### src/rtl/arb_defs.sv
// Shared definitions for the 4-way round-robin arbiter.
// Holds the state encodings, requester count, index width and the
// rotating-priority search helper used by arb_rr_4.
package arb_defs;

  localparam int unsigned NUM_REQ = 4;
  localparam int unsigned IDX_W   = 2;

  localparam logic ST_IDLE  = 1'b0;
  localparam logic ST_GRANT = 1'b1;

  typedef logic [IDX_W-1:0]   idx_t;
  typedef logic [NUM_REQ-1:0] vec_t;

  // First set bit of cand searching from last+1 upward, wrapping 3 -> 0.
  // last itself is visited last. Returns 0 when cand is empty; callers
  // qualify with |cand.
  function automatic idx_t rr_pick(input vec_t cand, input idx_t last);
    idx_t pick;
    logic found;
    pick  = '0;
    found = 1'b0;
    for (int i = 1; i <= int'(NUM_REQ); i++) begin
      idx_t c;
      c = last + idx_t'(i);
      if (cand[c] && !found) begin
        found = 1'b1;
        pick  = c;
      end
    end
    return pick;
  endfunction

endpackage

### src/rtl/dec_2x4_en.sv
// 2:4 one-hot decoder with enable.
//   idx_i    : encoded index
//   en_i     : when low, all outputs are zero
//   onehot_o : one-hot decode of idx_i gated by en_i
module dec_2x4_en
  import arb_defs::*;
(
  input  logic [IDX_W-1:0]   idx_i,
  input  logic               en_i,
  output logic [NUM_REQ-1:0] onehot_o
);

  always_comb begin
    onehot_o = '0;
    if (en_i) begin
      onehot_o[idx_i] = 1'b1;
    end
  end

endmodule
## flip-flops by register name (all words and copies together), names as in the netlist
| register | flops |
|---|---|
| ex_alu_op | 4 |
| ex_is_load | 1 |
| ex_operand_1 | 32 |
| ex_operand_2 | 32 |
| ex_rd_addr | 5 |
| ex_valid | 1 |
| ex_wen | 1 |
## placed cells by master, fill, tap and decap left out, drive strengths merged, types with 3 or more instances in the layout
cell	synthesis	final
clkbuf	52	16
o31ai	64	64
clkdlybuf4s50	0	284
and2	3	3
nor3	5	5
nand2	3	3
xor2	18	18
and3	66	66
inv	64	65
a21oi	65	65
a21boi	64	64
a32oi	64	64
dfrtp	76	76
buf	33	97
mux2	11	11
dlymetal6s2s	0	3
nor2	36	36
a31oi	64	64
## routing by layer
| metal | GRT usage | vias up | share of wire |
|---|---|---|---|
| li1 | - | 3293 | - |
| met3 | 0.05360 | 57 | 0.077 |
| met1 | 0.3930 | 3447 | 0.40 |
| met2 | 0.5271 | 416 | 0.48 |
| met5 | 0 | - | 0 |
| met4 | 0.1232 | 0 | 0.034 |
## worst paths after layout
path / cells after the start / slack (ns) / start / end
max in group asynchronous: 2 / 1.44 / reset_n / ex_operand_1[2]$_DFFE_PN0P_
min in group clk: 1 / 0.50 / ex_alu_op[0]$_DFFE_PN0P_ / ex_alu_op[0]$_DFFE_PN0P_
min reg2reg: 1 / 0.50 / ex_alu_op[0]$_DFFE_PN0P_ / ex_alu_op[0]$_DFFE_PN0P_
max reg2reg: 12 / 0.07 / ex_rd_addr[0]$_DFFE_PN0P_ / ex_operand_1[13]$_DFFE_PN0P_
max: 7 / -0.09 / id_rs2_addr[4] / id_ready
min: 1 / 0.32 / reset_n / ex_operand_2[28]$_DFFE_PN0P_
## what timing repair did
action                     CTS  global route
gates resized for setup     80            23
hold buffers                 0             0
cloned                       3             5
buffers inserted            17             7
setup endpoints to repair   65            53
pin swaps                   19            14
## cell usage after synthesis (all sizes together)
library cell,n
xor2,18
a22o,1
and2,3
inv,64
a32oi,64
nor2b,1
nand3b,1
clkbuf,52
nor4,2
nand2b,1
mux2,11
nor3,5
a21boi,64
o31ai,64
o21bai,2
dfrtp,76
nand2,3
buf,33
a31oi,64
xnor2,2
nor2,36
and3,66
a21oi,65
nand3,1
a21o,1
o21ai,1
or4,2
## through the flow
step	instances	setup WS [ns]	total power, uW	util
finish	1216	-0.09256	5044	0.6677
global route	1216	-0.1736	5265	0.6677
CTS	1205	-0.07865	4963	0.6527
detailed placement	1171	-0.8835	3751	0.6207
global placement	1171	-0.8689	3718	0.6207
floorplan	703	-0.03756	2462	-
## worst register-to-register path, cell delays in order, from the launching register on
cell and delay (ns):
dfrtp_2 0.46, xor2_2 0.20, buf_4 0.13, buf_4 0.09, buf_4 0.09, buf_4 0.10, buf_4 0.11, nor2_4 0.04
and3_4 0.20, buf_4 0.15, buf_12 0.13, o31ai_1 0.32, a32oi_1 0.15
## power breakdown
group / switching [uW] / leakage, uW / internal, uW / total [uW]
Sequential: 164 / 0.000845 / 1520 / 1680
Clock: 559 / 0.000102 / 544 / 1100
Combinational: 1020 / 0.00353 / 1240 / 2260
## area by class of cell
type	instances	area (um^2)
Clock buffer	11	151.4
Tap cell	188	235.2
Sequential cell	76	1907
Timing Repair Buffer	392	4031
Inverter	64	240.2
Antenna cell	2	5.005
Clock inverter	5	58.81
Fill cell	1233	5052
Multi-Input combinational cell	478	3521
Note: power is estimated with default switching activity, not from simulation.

- [HOW TO COMPLETE THIS TASK] In the listing above, transcribe exactly everything from the line containing "ex_alu_op | 4 |" down to the line containing "cell and delay", including both and nothing more.

- [OUTPUT FOR THIS TASK]
| ex_alu_op | 4 |
| ex_is_load | 1 |
| ex_operand_1 | 32 |
| ex_operand_2 | 32 |
| ex_rd_addr | 5 |
| ex_valid | 1 |
| ex_wen | 1 |
## placed cells by master, fill, tap and decap left out, drive strengths merged, types with 3 or more instances in the layout
cell	synthesis	final
clkbuf	52	16
o31ai	64	64
clkdlybuf4s50	0	284
and2	3	3
nor3	5	5
nand2	3	3
xor2	18	18
and3	66	66
inv	64	65
a21oi	65	65
a21boi	64	64
a32oi	64	64
dfrtp	76	76
buf	33	97
mux2	11	11
dlymetal6s2s	0	3
nor2	36	36
a31oi	64	64
## routing by layer
| metal | GRT usage | vias up | share of wire |
|---|---|---|---|
| li1 | - | 3293 | - |
| met3 | 0.05360 | 57 | 0.077 |
| met1 | 0.3930 | 3447 | 0.40 |
| met2 | 0.5271 | 416 | 0.48 |
| met5 | 0 | - | 0 |
| met4 | 0.1232 | 0 | 0.034 |
## worst paths after layout
path / cells after the start / slack (ns) / start / end
max in group asynchronous: 2 / 1.44 / reset_n / ex_operand_1[2]$_DFFE_PN0P_
min in group clk: 1 / 0.50 / ex_alu_op[0]$_DFFE_PN0P_ / ex_alu_op[0]$_DFFE_PN0P_
min reg2reg: 1 / 0.50 / ex_alu_op[0]$_DFFE_PN0P_ / ex_alu_op[0]$_DFFE_PN0P_
max reg2reg: 12 / 0.07 / ex_rd_addr[0]$_DFFE_PN0P_ / ex_operand_1[13]$_DFFE_PN0P_
max: 7 / -0.09 / id_rs2_addr[4] / id_ready
min: 1 / 0.32 / reset_n / ex_operand_2[28]$_DFFE_PN0P_
## what timing repair did
action                     CTS  global route
gates resized for setup     80            23
hold buffers                 0             0
cloned                       3             5
buffers inserted            17             7
setup endpoints to repair   65            53
pin swaps                   19            14
## cell usage after synthesis (all sizes together)
library cell,n
xor2,18
a22o,1
and2,3
inv,64
a32oi,64
nor2b,1
nand3b,1
clkbuf,52
nor4,2
nand2b,1
mux2,11
nor3,5
a21boi,64
o31ai,64
o21bai,2
dfrtp,76
nand2,3
buf,33
a31oi,64
xnor2,2
nor2,36
and3,66
a21oi,65
nand3,1
a21o,1
o21ai,1
or4,2
## through the flow
step	instances	setup WS [ns]	total power, uW	util
finish	1216	-0.09256	5044	0.6677
global route	1216	-0.1736	5265	0.6677
CTS	1205	-0.07865	4963	0.6527
detailed placement	1171	-0.8835	3751	0.6207
global placement	1171	-0.8689	3718	0.6207
floorplan	703	-0.03756	2462	-
## worst register-to-register path, cell delays in order, from the launching register on
cell and delay (ns):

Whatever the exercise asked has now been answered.